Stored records
____

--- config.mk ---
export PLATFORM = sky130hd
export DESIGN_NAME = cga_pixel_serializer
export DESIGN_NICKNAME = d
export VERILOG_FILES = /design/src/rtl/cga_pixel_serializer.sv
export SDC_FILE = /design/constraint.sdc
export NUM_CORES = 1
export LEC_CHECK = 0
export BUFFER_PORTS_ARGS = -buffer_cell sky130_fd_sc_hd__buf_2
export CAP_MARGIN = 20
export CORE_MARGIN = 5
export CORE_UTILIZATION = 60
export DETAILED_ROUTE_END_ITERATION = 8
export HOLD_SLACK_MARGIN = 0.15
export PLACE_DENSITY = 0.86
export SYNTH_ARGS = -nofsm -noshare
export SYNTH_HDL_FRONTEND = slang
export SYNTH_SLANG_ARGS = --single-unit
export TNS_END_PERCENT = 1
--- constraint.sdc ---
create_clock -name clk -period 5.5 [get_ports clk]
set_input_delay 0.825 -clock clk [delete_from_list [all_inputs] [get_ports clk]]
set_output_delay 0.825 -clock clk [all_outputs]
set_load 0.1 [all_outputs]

____

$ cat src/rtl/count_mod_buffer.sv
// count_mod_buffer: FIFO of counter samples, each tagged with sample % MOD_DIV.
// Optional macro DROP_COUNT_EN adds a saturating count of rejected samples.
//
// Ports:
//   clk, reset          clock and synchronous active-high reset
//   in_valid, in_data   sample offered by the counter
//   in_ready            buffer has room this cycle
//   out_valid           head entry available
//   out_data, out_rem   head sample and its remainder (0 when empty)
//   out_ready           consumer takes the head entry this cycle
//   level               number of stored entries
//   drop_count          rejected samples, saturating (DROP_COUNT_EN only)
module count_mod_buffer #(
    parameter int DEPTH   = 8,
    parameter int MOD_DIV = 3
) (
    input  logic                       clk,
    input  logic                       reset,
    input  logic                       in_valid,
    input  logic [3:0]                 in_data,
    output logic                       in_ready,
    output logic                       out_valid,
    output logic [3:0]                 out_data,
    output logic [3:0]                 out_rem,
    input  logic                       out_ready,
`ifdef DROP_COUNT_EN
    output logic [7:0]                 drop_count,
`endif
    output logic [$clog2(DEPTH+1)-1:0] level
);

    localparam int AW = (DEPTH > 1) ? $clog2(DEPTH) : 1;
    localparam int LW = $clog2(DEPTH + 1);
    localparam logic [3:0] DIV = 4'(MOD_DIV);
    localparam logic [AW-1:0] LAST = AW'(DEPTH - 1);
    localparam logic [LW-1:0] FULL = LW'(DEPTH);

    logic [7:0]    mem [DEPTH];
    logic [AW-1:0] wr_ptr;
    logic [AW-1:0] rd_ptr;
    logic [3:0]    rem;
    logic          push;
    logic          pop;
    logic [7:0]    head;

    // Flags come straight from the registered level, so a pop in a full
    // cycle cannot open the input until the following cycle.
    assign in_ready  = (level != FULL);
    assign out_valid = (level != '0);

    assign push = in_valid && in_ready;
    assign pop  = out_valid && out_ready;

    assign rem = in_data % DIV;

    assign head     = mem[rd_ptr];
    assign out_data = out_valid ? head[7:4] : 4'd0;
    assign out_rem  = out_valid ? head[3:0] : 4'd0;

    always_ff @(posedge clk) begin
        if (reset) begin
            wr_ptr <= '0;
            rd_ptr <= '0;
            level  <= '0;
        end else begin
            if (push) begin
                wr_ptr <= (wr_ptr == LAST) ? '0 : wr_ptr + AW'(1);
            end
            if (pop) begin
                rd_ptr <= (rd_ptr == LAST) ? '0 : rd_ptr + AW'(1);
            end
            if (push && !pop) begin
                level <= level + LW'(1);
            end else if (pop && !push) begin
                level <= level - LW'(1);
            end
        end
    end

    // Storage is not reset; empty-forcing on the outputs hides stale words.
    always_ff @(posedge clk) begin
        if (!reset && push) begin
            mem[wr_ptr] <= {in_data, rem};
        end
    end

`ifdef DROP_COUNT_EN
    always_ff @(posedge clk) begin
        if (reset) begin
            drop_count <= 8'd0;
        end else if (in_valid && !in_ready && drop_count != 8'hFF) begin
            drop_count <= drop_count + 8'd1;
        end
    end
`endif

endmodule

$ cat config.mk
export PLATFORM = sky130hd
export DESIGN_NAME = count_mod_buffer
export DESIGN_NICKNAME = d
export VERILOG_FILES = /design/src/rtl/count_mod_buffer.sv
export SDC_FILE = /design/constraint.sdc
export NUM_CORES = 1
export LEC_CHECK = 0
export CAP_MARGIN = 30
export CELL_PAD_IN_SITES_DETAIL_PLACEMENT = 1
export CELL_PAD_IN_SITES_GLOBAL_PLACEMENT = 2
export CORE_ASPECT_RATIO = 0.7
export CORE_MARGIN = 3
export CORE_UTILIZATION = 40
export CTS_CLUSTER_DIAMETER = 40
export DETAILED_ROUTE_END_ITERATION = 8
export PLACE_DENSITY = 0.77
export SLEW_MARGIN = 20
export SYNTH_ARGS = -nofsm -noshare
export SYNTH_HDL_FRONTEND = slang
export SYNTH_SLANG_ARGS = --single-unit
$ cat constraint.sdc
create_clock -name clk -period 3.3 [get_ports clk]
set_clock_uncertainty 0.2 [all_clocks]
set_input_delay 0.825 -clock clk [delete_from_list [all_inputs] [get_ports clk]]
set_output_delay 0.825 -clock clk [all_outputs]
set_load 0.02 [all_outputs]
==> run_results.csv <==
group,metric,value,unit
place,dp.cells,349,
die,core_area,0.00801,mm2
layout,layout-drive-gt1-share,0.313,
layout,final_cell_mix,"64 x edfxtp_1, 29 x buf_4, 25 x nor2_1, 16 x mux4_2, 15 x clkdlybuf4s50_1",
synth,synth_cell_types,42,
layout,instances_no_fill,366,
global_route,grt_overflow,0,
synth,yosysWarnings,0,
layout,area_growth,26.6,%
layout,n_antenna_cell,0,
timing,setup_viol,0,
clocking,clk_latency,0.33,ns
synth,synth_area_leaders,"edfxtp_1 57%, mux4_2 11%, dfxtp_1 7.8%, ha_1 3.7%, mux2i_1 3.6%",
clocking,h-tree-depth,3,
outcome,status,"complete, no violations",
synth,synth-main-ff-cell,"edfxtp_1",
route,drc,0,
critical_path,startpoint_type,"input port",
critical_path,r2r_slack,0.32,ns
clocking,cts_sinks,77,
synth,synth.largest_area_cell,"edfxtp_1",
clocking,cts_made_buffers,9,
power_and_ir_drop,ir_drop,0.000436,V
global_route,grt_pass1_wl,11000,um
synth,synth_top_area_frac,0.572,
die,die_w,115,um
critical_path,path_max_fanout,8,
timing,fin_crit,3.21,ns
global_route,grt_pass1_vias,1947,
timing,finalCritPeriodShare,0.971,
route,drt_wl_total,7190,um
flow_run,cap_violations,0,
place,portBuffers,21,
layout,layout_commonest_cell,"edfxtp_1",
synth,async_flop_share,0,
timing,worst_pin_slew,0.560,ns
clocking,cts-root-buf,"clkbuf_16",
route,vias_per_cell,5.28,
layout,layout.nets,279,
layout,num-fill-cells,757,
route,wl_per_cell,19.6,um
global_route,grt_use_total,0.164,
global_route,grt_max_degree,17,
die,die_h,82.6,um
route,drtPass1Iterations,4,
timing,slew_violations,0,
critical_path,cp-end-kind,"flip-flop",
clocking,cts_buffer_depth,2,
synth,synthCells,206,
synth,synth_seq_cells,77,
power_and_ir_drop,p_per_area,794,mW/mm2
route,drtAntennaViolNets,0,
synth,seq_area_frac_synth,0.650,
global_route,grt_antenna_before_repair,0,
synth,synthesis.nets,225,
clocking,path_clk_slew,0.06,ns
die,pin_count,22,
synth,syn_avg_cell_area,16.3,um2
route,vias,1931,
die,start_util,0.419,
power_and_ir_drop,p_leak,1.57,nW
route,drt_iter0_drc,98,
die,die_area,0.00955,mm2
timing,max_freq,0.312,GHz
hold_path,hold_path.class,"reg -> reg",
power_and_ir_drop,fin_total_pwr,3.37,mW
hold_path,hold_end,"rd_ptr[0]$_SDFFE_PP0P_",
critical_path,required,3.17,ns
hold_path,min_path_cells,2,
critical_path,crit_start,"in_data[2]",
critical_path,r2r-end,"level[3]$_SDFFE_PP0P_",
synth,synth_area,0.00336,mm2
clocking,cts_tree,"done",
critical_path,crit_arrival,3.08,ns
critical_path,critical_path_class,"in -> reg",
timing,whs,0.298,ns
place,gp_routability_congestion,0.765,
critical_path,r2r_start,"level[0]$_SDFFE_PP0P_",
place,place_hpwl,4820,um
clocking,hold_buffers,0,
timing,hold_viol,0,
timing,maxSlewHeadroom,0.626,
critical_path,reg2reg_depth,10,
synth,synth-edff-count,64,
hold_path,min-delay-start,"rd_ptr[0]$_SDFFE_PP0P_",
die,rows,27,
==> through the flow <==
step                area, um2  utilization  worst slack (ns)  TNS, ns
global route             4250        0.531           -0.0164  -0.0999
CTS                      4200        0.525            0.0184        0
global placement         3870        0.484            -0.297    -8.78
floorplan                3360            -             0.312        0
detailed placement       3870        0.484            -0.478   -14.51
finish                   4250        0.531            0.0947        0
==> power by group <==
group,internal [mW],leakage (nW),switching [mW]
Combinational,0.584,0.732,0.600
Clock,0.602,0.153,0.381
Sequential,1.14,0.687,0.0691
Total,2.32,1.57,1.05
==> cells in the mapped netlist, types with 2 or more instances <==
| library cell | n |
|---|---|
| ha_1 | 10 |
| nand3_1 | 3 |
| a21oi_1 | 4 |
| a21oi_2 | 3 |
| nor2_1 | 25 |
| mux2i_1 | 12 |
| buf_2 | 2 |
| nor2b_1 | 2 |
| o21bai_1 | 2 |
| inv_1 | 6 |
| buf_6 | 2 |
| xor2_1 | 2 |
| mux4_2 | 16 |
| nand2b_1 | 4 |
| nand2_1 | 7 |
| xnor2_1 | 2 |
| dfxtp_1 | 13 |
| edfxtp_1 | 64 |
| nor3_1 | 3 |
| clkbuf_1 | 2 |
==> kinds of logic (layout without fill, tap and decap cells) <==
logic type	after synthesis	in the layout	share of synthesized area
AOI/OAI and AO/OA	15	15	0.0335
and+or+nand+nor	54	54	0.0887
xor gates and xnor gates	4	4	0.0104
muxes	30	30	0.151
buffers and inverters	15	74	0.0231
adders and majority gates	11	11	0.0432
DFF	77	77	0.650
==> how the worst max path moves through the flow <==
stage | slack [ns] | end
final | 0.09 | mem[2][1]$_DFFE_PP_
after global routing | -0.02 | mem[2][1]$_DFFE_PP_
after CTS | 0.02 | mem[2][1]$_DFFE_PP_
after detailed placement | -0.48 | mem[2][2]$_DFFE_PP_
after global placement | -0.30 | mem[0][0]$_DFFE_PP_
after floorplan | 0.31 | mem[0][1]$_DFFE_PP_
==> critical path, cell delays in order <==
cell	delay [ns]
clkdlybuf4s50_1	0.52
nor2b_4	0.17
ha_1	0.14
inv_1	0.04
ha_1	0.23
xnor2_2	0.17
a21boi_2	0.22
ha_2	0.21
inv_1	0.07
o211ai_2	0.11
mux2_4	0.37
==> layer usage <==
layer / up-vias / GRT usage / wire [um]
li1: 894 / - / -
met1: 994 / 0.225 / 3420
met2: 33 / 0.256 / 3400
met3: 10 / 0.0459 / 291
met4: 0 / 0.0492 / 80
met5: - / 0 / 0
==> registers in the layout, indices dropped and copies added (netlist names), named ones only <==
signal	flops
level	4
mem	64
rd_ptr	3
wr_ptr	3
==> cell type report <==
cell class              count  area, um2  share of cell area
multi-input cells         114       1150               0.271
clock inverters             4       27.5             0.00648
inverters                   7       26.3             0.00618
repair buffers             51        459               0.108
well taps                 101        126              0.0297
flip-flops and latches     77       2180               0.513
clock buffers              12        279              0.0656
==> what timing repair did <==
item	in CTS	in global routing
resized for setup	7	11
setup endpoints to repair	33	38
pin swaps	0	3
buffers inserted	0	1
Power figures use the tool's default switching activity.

____

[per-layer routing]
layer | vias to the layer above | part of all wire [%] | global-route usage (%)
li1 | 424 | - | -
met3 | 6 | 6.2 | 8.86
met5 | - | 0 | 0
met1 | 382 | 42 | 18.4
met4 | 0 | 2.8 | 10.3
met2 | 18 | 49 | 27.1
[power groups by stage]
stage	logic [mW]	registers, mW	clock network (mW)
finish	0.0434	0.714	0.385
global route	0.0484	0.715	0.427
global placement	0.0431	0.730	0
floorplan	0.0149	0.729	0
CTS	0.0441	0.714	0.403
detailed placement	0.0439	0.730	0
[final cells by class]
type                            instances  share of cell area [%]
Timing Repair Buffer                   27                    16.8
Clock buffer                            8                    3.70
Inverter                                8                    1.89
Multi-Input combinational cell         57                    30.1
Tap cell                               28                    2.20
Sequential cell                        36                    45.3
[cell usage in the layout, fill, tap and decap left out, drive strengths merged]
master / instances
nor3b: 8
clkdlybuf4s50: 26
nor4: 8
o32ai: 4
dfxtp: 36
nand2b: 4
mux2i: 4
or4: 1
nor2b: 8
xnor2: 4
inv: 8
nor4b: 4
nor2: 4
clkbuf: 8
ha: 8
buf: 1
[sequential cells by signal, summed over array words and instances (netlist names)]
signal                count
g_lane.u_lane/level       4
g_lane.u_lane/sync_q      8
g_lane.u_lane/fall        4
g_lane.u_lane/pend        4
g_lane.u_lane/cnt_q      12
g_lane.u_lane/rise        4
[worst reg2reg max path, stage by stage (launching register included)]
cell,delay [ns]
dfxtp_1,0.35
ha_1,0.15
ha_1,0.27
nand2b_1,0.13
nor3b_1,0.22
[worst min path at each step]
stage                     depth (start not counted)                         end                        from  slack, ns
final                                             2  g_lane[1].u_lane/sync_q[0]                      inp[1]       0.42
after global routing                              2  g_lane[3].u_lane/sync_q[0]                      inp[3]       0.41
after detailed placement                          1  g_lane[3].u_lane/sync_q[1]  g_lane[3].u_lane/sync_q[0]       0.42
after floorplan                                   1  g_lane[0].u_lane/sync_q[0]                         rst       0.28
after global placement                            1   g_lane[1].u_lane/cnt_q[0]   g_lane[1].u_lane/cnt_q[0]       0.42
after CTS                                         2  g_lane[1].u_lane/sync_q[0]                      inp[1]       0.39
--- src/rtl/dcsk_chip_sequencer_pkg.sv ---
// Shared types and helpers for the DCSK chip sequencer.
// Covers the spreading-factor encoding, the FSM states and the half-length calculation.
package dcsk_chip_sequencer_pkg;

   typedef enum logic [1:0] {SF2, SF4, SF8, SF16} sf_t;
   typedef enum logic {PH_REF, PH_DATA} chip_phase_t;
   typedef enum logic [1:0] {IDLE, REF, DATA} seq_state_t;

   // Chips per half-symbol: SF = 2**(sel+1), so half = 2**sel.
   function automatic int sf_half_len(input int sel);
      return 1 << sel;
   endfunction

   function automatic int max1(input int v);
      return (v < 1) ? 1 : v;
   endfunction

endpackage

____

What the task requires: The lines to extract from the data above begin with the line containing "li1 | 424 |" and end with the line containing "[final cells by class]". Extract them exactly, including both.

Written response:
li1 | 424 | - | -
met3 | 6 | 6.2 | 8.86
met5 | - | 0 | 0
met1 | 382 | 42 | 18.4
met4 | 0 | 2.8 | 10.3
met2 | 18 | 49 | 27.1
[power groups by stage]
stage	logic [mW]	registers, mW	clock network (mW)
finish	0.0434	0.714	0.385
global route	0.0484	0.715	0.427
global placement	0.0431	0.730	0
floorplan	0.0149	0.729	0
CTS	0.0441	0.714	0.403
detailed placement	0.0439	0.730	0
[final cells by class]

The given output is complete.